There's a point in every DevOps engineer's journey where things start to click. This week was that moment for me. Five assignments, one Azure subscription, and a whole lot of terminal output later — I now understand why teams reach for Ansible the moment they need to configure more than one server.
This post walks through everything I built this week: setting up a production-ready Ansible workstation, automating a fleet of 4 Azure VMs with ad-hoc commands, deploying a static website with a multi-play playbook, and finally deploying two applications using Terraform + Ansible together — including a production-grade role-based setup.
Assignment 1: Building a Production-Ready Ansible Workstation
Before touching a single server, real teams standardise their local environment. That means isolated dependencies, consistent editor settings, and automated quality checks that run before every commit.
The first thing I did was create an isolated Python virtual environment:
python3 -m venv .venv && source .venv/bin/activate
pip install ansible ansible-lint yamllint pre-commit
Why a venv? Because installing Ansible globally with sudo pip is a trap. Different projects need different Ansible versions, and a global install means one project can silently break another. The venv keeps everything contained and reproducible — anyone can clone the repo, run pip install -r requirements.txt, and get the exact same setup.
I then configured VS Code with the Red Hat Ansible extension, set up an ansible.cfg with team-standard defaults, generated an ED25519 SSH key, and wired up pre-commit hooks to run yamllint automatically before every commit. From that point on, badly formatted YAML couldn't even make it into the repo.
Assignment 2: Fleet Automation with Ad-Hoc Commands
With the workstation ready, it was time to actually talk to some servers. I provisioned 4 Azure Ubuntu VMs with Terraform — all in a single main.tf using a count loop:
variable "vm_roles" {
default = ["web1", "web2", "app1", "db1"]
}
Each VM got its own public IP, network interface, and NSG association. The SSH key was injected at provisioning time via the admin_ssh_key block — no passwords, ever.
After provisioning, I created a custom inventory with proper groups:
[web]
40.85.254.41
20.104.112.32
[app]
20.48.180.237
[db]
20.48.183.157
Then came the ad-hoc commands. This is where Ansible really shines for quick fleet operations:
# Ping all hosts
ansible all -i inventory.ini -m ping
# Check uptime across the fleet
ansible all -i inventory.ini -m command -a "uptime"

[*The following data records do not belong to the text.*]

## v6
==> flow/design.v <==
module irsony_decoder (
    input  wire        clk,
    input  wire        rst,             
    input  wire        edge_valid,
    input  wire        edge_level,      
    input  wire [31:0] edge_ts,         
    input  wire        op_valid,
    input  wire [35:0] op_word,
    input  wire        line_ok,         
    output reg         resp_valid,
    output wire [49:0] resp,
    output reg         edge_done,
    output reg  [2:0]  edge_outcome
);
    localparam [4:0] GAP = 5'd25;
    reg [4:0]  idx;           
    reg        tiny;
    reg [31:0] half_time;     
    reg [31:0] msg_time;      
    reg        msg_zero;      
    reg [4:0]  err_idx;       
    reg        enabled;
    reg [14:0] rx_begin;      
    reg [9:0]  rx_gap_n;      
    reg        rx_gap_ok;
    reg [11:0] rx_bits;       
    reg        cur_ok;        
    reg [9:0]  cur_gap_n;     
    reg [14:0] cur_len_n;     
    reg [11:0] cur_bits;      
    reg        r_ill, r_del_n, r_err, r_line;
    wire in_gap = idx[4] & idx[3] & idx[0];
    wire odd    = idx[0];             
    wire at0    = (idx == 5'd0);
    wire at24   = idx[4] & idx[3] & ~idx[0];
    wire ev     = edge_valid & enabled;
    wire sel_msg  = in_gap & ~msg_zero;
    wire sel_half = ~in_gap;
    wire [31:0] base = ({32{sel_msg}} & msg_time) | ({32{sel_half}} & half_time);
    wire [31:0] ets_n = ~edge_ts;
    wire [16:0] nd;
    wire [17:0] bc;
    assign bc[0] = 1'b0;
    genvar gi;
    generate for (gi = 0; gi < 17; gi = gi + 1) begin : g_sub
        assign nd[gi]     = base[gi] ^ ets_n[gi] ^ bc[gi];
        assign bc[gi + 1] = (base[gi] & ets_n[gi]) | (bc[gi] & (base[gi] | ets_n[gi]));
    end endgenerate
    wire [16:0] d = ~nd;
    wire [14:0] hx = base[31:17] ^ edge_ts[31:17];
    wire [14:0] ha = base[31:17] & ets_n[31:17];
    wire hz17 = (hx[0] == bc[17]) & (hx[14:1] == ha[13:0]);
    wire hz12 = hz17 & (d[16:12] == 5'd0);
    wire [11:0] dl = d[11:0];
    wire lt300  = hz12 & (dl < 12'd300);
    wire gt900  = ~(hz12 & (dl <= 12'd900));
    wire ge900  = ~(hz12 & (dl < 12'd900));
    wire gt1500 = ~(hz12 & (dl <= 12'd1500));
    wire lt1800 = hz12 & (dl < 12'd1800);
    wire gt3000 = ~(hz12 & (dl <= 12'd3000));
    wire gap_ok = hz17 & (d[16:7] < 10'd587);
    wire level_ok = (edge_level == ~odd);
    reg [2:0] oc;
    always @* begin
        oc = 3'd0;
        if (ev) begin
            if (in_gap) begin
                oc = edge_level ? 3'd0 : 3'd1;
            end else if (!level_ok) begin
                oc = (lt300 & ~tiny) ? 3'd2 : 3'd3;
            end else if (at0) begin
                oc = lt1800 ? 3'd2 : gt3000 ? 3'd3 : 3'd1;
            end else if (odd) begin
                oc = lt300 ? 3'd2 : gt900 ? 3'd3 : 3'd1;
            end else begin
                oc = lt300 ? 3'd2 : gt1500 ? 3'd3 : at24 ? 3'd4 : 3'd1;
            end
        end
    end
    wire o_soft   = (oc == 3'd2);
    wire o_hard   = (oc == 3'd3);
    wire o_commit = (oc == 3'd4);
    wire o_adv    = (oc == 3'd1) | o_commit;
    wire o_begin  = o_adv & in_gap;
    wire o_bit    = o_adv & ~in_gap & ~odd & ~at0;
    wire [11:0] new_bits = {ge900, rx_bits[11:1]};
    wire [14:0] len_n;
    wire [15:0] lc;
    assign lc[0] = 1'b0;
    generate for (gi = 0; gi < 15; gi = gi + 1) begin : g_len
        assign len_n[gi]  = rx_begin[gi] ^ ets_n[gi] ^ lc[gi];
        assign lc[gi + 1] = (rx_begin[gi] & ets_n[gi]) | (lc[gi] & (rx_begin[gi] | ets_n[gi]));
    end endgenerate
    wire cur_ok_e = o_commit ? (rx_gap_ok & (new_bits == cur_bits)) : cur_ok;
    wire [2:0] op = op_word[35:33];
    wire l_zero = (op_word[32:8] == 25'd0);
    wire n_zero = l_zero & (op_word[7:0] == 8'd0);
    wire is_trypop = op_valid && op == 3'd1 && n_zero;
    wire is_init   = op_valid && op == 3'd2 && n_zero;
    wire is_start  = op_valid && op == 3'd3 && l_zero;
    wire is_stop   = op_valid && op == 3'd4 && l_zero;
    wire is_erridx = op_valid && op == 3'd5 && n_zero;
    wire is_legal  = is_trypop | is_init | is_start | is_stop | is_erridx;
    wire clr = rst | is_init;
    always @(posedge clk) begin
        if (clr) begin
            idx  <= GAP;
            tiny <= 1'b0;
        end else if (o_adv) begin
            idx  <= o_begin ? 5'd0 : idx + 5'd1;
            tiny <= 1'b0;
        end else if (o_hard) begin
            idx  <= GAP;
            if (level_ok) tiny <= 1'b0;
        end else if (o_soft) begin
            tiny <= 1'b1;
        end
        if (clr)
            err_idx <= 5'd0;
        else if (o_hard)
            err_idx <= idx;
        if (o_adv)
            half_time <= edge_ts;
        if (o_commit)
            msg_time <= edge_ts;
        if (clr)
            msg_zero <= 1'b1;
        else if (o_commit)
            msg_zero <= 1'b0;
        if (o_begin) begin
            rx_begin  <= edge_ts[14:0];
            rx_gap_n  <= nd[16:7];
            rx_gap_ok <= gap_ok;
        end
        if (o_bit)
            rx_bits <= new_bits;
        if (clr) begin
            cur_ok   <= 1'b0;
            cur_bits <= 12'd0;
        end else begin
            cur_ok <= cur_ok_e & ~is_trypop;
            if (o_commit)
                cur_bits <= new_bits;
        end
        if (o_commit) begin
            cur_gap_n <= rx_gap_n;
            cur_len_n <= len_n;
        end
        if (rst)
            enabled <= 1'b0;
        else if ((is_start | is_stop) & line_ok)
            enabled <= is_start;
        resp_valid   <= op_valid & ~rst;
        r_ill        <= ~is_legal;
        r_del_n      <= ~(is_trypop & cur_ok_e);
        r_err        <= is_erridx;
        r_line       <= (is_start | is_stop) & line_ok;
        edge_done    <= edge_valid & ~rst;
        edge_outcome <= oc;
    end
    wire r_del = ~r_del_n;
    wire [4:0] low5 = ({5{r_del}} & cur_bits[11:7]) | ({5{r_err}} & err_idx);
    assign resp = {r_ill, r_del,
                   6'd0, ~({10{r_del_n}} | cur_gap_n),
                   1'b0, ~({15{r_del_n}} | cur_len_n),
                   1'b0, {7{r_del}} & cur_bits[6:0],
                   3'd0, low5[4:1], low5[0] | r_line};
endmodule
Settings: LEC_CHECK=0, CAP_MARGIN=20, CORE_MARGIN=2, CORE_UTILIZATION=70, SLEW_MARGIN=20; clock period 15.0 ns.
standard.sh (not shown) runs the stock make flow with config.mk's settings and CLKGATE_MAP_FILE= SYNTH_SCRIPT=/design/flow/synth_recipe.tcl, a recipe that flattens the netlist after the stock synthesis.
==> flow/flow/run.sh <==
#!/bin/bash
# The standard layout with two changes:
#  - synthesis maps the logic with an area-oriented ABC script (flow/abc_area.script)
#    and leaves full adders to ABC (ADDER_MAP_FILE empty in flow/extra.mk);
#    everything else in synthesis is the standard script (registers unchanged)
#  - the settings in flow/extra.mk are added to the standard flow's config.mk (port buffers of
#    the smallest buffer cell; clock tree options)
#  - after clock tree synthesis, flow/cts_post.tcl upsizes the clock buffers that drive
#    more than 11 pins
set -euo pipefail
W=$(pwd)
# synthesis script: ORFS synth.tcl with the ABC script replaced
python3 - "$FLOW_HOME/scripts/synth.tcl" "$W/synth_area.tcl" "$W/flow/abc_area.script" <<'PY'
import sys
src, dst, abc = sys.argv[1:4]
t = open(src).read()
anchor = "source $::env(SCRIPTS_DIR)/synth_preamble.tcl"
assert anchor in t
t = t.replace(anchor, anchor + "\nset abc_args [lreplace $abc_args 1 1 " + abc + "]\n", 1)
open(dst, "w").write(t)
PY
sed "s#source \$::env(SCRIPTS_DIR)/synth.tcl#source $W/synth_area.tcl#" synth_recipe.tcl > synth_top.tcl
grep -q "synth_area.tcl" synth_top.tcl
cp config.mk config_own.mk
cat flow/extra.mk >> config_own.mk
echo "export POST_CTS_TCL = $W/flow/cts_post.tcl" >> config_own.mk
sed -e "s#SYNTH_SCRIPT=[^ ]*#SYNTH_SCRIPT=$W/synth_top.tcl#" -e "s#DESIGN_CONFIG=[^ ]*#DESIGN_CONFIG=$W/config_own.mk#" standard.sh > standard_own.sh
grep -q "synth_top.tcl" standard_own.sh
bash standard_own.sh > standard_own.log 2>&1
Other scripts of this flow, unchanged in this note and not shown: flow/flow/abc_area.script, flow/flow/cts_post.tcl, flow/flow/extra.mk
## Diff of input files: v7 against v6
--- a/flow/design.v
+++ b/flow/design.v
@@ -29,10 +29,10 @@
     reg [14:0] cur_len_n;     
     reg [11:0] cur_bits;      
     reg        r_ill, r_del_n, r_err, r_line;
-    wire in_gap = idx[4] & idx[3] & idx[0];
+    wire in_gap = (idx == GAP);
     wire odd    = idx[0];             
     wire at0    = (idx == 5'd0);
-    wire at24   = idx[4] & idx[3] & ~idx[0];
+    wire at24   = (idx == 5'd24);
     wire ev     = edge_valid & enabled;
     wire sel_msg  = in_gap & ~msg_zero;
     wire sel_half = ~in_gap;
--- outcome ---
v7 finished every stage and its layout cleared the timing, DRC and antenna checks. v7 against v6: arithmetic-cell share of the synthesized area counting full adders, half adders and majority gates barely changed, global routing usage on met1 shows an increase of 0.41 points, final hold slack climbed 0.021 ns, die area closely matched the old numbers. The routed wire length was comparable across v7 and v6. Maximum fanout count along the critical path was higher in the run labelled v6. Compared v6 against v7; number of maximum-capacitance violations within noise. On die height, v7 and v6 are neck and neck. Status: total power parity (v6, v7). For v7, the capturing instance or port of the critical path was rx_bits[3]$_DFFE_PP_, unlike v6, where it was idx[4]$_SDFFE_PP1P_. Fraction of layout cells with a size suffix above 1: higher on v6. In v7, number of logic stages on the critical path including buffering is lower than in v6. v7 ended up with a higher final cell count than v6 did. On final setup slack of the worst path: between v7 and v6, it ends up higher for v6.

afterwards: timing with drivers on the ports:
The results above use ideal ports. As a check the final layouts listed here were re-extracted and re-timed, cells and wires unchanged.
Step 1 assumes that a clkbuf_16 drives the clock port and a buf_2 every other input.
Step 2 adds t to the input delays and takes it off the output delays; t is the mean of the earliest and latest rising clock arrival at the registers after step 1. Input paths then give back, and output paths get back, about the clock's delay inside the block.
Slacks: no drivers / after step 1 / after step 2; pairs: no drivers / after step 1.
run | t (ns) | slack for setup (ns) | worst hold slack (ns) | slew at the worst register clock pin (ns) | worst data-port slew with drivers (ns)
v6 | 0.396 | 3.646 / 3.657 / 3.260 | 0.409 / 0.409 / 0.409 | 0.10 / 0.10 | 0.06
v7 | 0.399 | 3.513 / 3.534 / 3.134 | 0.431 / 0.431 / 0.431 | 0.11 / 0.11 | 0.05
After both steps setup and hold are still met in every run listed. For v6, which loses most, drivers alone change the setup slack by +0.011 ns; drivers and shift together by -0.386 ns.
From an optimization exercise on the open Yosys and OpenROAD flow, aimed at small area, a short achievable clock period and few clock cycles; shortcuts taken in it are not production practice.
Where RTL was checked, it was by simulation tests only, not by an equivalence proof against the original.
Power figures rest on the tool's default switching activity, not on a simulated workload.

==> v29: inputs <==
## tpfc
module tpfc (
    input  wire        clk,
    input  wire        rst,
    output wire        ready,
    input  wire        reg_req,
    input  wire        reg_we,
    input  wire [5:0]  reg_addr,
    input  wire [31:0] reg_wdata,
    output reg  [31:0] reg_rdata,
    input  wire        fb_req,
    input  wire        fb_we,
    input  wire [16:0] fb_addr,
    input  wire [7:0]  fb_wdata,
    output reg  [7:0]  fb_rdata,
    input  wire        cmd_valid,
    input  wire [15:0] cmd
);
clock: 8.0 ns
lec_check: 0
cap_margin: 30
core_margin: 2
core_utilization: 40
place_density: 0.6
setup_slack_margin: 4.8
slew_margin: 30
run.sh (not shown) runs the stock make flow with config.mk's settings and CLKGATE_MAP_FILE= SYNTH_SCRIPT=/design/flow/synth_recipe.tcl, a recipe that flattens the netlist after the stock synthesis.
==> inputs of v32, as changes to v29 <==
--- a/flow/design.v
+++ b/flow/design.v
@@ -56,34 +56,33 @@
     wire [7:0] fb [0:FB_SIZE-1];      
     reg        busy;          
     reg        s1;            
     reg        s2;            
     reg        s2l;           
     reg        s1f;           
     reg        ckr1, ckr2;    
-    reg        rhi, rcar;     
-    reg        rnil;          
+    reg        rbad, rnil;    
     reg [2:0]  vslo;          
     reg        s2f;           
     reg        fin;           
-    reg        fin2;          
     reg        val2;          
     reg        ma;            
     reg        r2f1;          
     reg        r2fl;          
     reg        tp1;           
     reg        tp2;           
     reg [1:0]  mode;
     reg        conv_sel;      
     reg [2:0]  vg;            
     reg        lastq;         
     reg [4:0]  gsel;          
     reg [7:0]  gmask;         
     reg [5:0]  ve;            
     reg [5:0]  e1;            
+    reg [5:0]  raddr;         
     reg [7:0]  acc_a, acc_b;          
     reg [7:0]  gq0, gq1, gq2;         
     reg [7:0]  wq0, wq1, wq2, wq3;    
     reg [32:0] cz;            
     assign ready = !busy;
     wire acc_cmd = !busy && !rst && cmd_valid;
     wire acc_reg = !busy && !rst && !cmd_valid && reg_req;
@@ -131,17 +130,17 @@
     wire d_valid   = (op == 8'h21) && imm0;
     wire d_bldtp   = (op == 8'h30) && imm0;
     wire d_bldrst  = (op == 8'h31) && imm0;
     wire d_bldpoll = (op == 8'h32) && imm0;
     wire [15:0] ckb_c = csa(ck_a, ck_b, imm);
     wire [7:0]  ckb_a = ck_a + imm;
     wire [7:0]  ckb_b = ckb_c[7:0] + ckb_c[15:8];
-    wire        range_hi  = (rstart[16:6] != 11'd0) || (rcount[16:6] != 11'd0);
+    wire [17:0] range_end = {1'b0, rstart} + {1'b0, rcount};
+    wire        range_bad = range_end > FB_SIZE;
     wire        range_nil = (rcount == 17'd0);
-    wire        rbad      = rhi || ({rcar, e1} > FB_SIZE);    
     wire        plen_bad  = plen > MAX_PAYLOAD;
     wire        tpidx_bad = tpidx > TPIDX_MAX;
     wire        tp_ok     = !ratio_bad && !lock_bad && !tpidx_bad;
     wire [15:0] fb_len    = {fb[5], fb[4]};
     wire [16:0] flen_m8   = flen - 17'd8;
     wire        v_range   = flen > FB_SIZE;
     wire        v_trunc   = flen < 17'd8;
@@ -149,18 +148,19 @@
     wire        v_length  = {1'b0, fb_len} != flen_m8;
     wire        v_ok      = !v_range && !v_trunc && !v_sync && !v_length;
     wire go_encode = acc_cmd && d_encode && !plen_bad;
     wire go_tp     = acc_cmd && d_bldtp && tp_ok;
     wire go_rst    = acc_cmd && d_bldrst;
     wire go_poll   = acc_cmd && d_bldpoll && !tpidx_bad;
     wire go_hdr    = go_encode || go_tp || go_rst || go_poll;
-    wire [7:0] h_cls   = op[4] ? 8'h06 : cls;
-    wire [7:0] h_id    = op[4] ? (op[0] ? 8'h04 : 8'h31) : id;
-    wire [7:0] h_len   = op[4] ? (op[1] ? 8'd1 : (op[0] ? 8'd4 : 8'd32)) : plen[7:0];
-    wire [7:0] h_lenhi = op[4] ? 8'd0 : plen[15:8];
+    wire [7:0] h_cls   = d_encode ? cls : 8'h06;
+    wire [7:0] h_id    = d_encode ? id : (d_bldrst ? 8'h04 : 8'h31);
+    wire [7:0] h_len   = d_encode ? plen[7:0] :
+                         (d_bldrst ? 8'd4 : (d_bldpoll ? 8'd1 : 8'd32));
+    wire [7:0] h_lenhi = d_encode ? plen[15:8] : 8'd0;
     function [5:0] slot_byte;
         input integer sg, sj;
         begin
             if (sg == 0)
                 slot_byte = (sj < 6) ? 34 + sj : sj - 6;
             else
                 slot_byte = 8 * sg - 6 + sj;
@@ -216,19 +216,17 @@
     wire [15:0] b3a = csa(b2a[7:0], b2a[15:8], b1b[15:8]);
     wire [7:0]  nsb = b3a[7:0] + b3a[15:8];
     wire [2:0]  tt  = ~ve[2:0];
     wire [15:0] f1  = csa(acc_b, ~(tt[0] ? acc_a : 8'd0), ~(tt[1] ? {acc_a[6:0], 1'b0} : 8'd0));
     wire [15:0] f2  = csa(f1[7:0], {f1[15:9], 1'b1}, ~(tt[2] ? {acc_a[5:0], 2'd0} : 8'd0));
     wire [8:0]  f3  = {f2[7:0], 1'b1} + {f2[15:9], 1'b1, 1'b1};
     wire [7:0]  fb_b = f3[8:1];
-    wire [7:0] rd_byte  = (fb_addr < 17'd40) ? fb[fb_addr[5:0]] : 8'd0;
-    wire [7:0] yor = y[0] | y[1] | y[2] | y[3] | y[4] | y[5] | y[6] | y[7];
-    reg  [7:0] xq;       
-    always @(posedge clk)
-        xq <= yor;
+    wire [5:0] rd_idx   = busy ? raddr : fb_addr[5:0];
+    wire       rd_in    = busy || (fb_addr < 17'd40);
+    wire [7:0] rd_byte  = rd_in ? fb[rd_idx] : 8'd0;
     wire [63:0] ra;      
     genvar k;
     generate
         for (k = 0; k < 64; k = k + 1) begin : g_ra
             assign ra[k] = (reg_addr == k);
         end
     endgenerate
@@ -254,20 +252,21 @@
         | ({32{ra[6'h12]}} & {24'd0, resetmode})
         | ({32{ra[6'h13]}} & fixed)
         | ({32{ra[6'h14]}} & {6'd0, 1'b0, 1'b0, TPIDX_MAX, SYNC2, SYNC1})
         | ({32{ra[6'h15]}} & MAX_PAYLOAD);
     always @(posedge clk) begin
         if (acc_reg && !reg_we)
             reg_rdata <= rd_mux;
-        if (acc_fb && !fb_we)
+        if ((acc_fb && !fb_we) || (busy && !val2))
             fb_rdata <= rd_byte;
     end
     wire wr_host = acc_fb && fb_we && (fb_addr < 17'd40);
-    wire wr_ck   = fin && (mode == M_FRAME);      
-    wire [7:0] bus = !busy ? fb_wdata : (fin2 ? ck_b : acc_a);
+    wire wr_ck   = fin && (mode == M_FRAME);
+    wire [7:0] bus_ev = !busy ? fb_wdata : (e1[0] ? fb_b : acc_a);
+    wire [7:0] bus_od = !busy ? fb_wdata : (e1[0] ? acc_a : fb_b);
     wire [255:0] tp_payload = {flags, userdelay, cv_out, cv_out, freqlock, freq,
                                rfdelay, antdelay, 16'h0000, 8'h01, tpidx};
     wire [31:0]  rst_payload = {8'h00, resetmode, navbbr};
     wire [8*FB_SIZE-1:0] tp_image  = {16'd0, tp_payload, 48'd0};
     wire [8*FB_SIZE-1:0] rst_image = {240'd0, rst_payload, 48'd0};
     wire [8*FB_SIZE-1:0] hdr_image = {272'd0, h_lenhi, h_len, h_id, h_cls, SYNC2, SYNC1};
     genvar g;
@@ -279,27 +278,26 @@
             wire sel_tp  = (go_tp && g >= 6 && g < 10) ||
                            (tp1 && g >= 10 && g < 26) ||
                            (tp1 && g >= 30 && g < 38) ||
                            (tp2 && g >= 26 && g < 30);
             wire sel_rst = go_rst && g >= 6 && g < 10;
             wire sel_pol = go_poll && g == 6;
             wire sel_bus = (wr_host && fb_addr[5:0] == g) ||
-                           (wr_ck && e1 == g) ||
-                           (fin2 && e1 == g - 1);
+                           (wr_ck && (e1 == g || e1 + 6'd1 == g));
             always @(posedge clk) begin
                 if (sel_hdr)
                     b <= hdr_image[g*8 +: 8];
                 else if (sel_tp)
                     b <= tp_image[g*8 +: 8];
                 else if (sel_rst)
                     b <= rst_image[g*8 +: 8];
                 else if (sel_pol)
                     b <= tpidx;
                 else if (sel_bus)
-                    b <= bus;
+                    b <= (g % 2 == 0) ? bus_ev : bus_od;
             end
         end
     endgenerate
     wire [31:0] hw_data = rst ? 32'd0 : reg_wdata;
     wire        hw_we   = rst || (acc_reg && reg_we);
     always @(posedge clk) begin
         if (hw_we && (rst || reg_addr == 6'h06)) rstart    <= hw_data[16:0];
@@ -409,60 +407,53 @@
         if (!busy) begin
             vg    <= p_vg;
             lastq <= p_last;
             gsel  <= slot_of(p_vg);
             gmask <= p_msk;
             ve    <= p_ve;
             e1    <= p_e1;
+            raddr <= p_e1;
             mode  <= p_mode;
         end else if (ckr1) begin
             vg    <= rg_vs[5:3];
             vslo  <= rg_vs[2:0];
             ve    <= rg_ve;
-            {rcar, e1} <= {1'b0, rstart[5:0]} + {1'b0, rcount[5:0]};
+            e1    <= rg_e1;
+            raddr <= rg_e1;
             mode  <= M_RANGE;
-            rhi   <= range_hi;
+            rbad  <= range_bad;
             rnil  <= range_nil;
         end else if (ckr2) begin
             lastq <= rg_one;
             gsel  <= slot_of(vg);
             gmask <= rg_msk;
         end else begin
-            if (s1 && !lastq) begin
+            if (s1) begin
                 vg    <= vg_n;
                 lastq <= last_n;
                 gsel  <= slot_of(vg_n);
                 gmask <= last_n ? mask_to(ve[2:0]) : 8'hFF;
             end
-            if (s1 && lastq) begin
-                gsel  <= slot_of(x1_v[5:3]);
-                gmask <= 8'd1 << x1_v[2:0];
-            end
-            if (s2l) begin
-                gsel  <= slot_of(x2_v[5:3]);
-                gmask <= 8'd1 << x2_v[2:0];
-            end
+            if (s2l)
+                raddr <= e1 + 6'd1;
         end
     end
-    wire [5:0] x1_v = e1 + 6'd6;       
-    wire [5:0] x2_v = e1 + 6'd7;       
     wire [2:0] vg_n   = vg + 3'd1;
     wire       last_n = (vg_n == ve[5:3]);
     always @(posedge clk) begin
         if (rst) begin
             busy      <= 1'b0;
             s1        <= 1'b0;
             s2        <= 1'b0;
             s2l       <= 1'b0;
             s1f       <= 1'b0;
             ckr1      <= 1'b0;
             ckr2      <= 1'b0;
             s2f       <= 1'b0;
             fin       <= 1'b0;
-            fin2      <= 1'b0;
             val2      <= 1'b0;
             ma        <= 1'b0;
             r2f1      <= 1'b0;
             r2fl      <= 1'b0;
             tp1       <= 1'b0;
             tp2       <= 1'b0;
             conv_sel  <= 1'b0;
@@ -523,24 +514,33 @@
                         busy <= 1'b1;
                 end else if (d_bldtp) begin
                     if (ratio_bad || lock_bad) begin
                         err <= E_RATIO;
                     end else if (tpidx_bad) begin
                         err <= E_INDEX;
                     end else begin
+                        cls      <= 8'h06;
+                        id       <= 8'h31;
+                        plen     <= 16'd32;
                         conv_sel <= 1'b1;
                         tp1      <= 1'b1;
                         busy <= 1'b1;
                     end
                 end else if (d_bldrst) begin
+                    cls   <= 8'h06;
+                    id    <= 8'h04;
+                    plen  <= 16'd4;
                     busy <= 1'b1;
                 end else if (d_bldpoll) begin
                     if (tpidx_bad) begin
                         err <= E_INDEX;
                     end else begin
+                        cls   <= 8'h06;
+                        id    <= 8'h31;
+                        plen  <= 16'd1;
                         busy <= 1'b1;
                     end
                 end else begin
                     err <= E_ILLEGAL;
                 end
             end
             if (r2fl) begin
@@ -584,42 +584,35 @@
             if (s1) begin
                 s1f <= 1'b0;
                 if (lastq)
                     s1 <= 1'b0;
             end
             fin <= s2l;
             if (fin) begin
-                ma   <= (acc_a == xq);
+                ma   <= (acc_a == fb_rdata);
                 case (mode)
                     M_RANGE: begin
                         busy <= 1'b0;
                         err  <= E_OK;
                     end
                     M_FRAME: begin
-                        fin2 <= 1'b1;
+                        busy   <= 1'b0;
+                        flen   <= {11'd0, e1} + 17'd2;
+                        sealed <= 1'b1;
+                        err    <= E_OK;
                     end
                     default: begin
                         val2 <= 1'b1;
                     end
                 endcase
             end
-            if (fin2) begin
-                cls    <= fb[2];
-                id     <= fb[3];
-                plen   <= fb_len;
-                fin2   <= 1'b0;
-                busy   <= 1'b0;
-                flen   <= {11'd0, e1} + 17'd2;
-                sealed <= 1'b1;
-                err    <= E_OK;
-            end
             if (val2) begin
                 val2 <= 1'b0;
                 busy <= 1'b0;
-                if (ma && ck_b == xq) begin
+                if (ma && ck_b == fb_rdata) begin
                     cls    <= fb[2];
                     id     <= fb[3];
                     plen   <= fb_len;
                     sealed <= 1'b1;
                     err    <= E_OK;
                 end else begin
                     sealed <= 1'b0;
--- a/flow/config.mk
+++ b/flow/config.mk
@@ -5,9 +5,9 @@
 export SDC_FILE = /design/flow/constraint.sdc
 export NUM_CORES = 4
 export LEC_CHECK = 0
 export CAP_MARGIN = 30
 export CORE_MARGIN = 2
 export CORE_UTILIZATION = 40
 export PLACE_DENSITY = 0.6
-export SETUP_SLACK_MARGIN = 4.8
+export SETUP_SLACK_MARGIN = 5
 export SLEW_MARGIN = 30
==> notes <==
In v32 the cell count is larger than in v29, by about 9%.
Against v29, the sequential power of v32 is smaller by about 0.9%.
Between v29 and v32, the lower clock power is in v32 (gap about 0.8%, measured against v32).
Against v29, the synthesized cell count of v32 is larger by 4.6%.
Worst setup slack: v29 is higher than v32 (550 ps).
Between v32 and v29, the lower fmax is in v32 (gap about 13%, measured against v29).
Against v29, the die area of v32 is higher by about 0.56%.
Of v32 and v29, v32 has the higher critical path depth (gap 8).
In v29 the hold slack is worse than in v32, by 10 ps.
Against v32, the sequential cell count of v29 is higher by 4.
Testbench counts of v29, summed over its fixed seeds: cycles 117,248.
Function not checked in v32: the RTL went through the layout flow alone.

[re-timing with driven ports]
In the flow no input, the clock included, has a driving cell. The finished layouts below were timed again as built, in two steps. Step 1 (the two cells are an assumption about what drives the block):
set clk [get_ports {clk}]
set_driving_cell -lib_cell sky130_fd_sc_hd__clkbuf_16 $clk
set_driving_cell -lib_cell sky130_fd_sc_hd__buf_2 [delete_from_list [all_inputs] $clk]
Step 2, shift: input delay + t, output delay - t, t = (earliest + latest rising clock arrival at the registers) / 2. This alone moves slack from input paths to output paths. a / b / c = no drivers / after step 1 / after step 2; a / b = the first two.
run	shift t [ns]	slack for setup (ns)	worst setup path after step 2	cell pins on the clock port's net
v29	0.821	4.392 / 4.392 / 3.680	input to register	1
v32	0.836	3.841 / 3.841 / 3.455	input to register	1
After both steps setup and hold are still met in every run listed. The setup slack of v29, which loses most, moves by 0.000 ns with the drivers and by -0.712 ns with both steps.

# Install nginx on web servers only
ansible web -i inventory.ini -m apt -a "update_cache=yes name=nginx state=present" --become
The --become flag is how Ansible escalates to root for privileged operations. Without it, package installs would fail with permission errors.
Assignment 3: Multi-Play Playbook for Web Deployment
Ad-hoc commands are great for quick tasks, but anything repeatable belongs in a playbook. This assignment introduced multi-play structure — separating install, deploy, and verify into distinct plays.
---
- name: Install and Configure Web Server
hosts: web
become: true
tasks:
- name: Install nginx
apt:
name: nginx
state: present
- name: Deploy Static Website Content
hosts: web
become: true
handlers:
- name: reload nginx
service:
name: nginx
state: reloaded
tasks:
- name: Deploy index.html
copy:
src: files/index.html
dest: /var/www/html/index.html
owner: www-data
mode: '0644'
notify: reload nginx
- name: Verify Deployment
hosts: localhost
connection: local
tasks:
- name: Check HTTP 200
uri:
url: "http://{{ web_ip }}"
status_code: 200
Why split into three plays? Because each play has a different responsibility. Play 1 handles infrastructure-level concerns (is the web server installed?). Play 2 handles application concerns (is the right content deployed?). Play 3 handles verification from the outside, the way a user would actually experience it.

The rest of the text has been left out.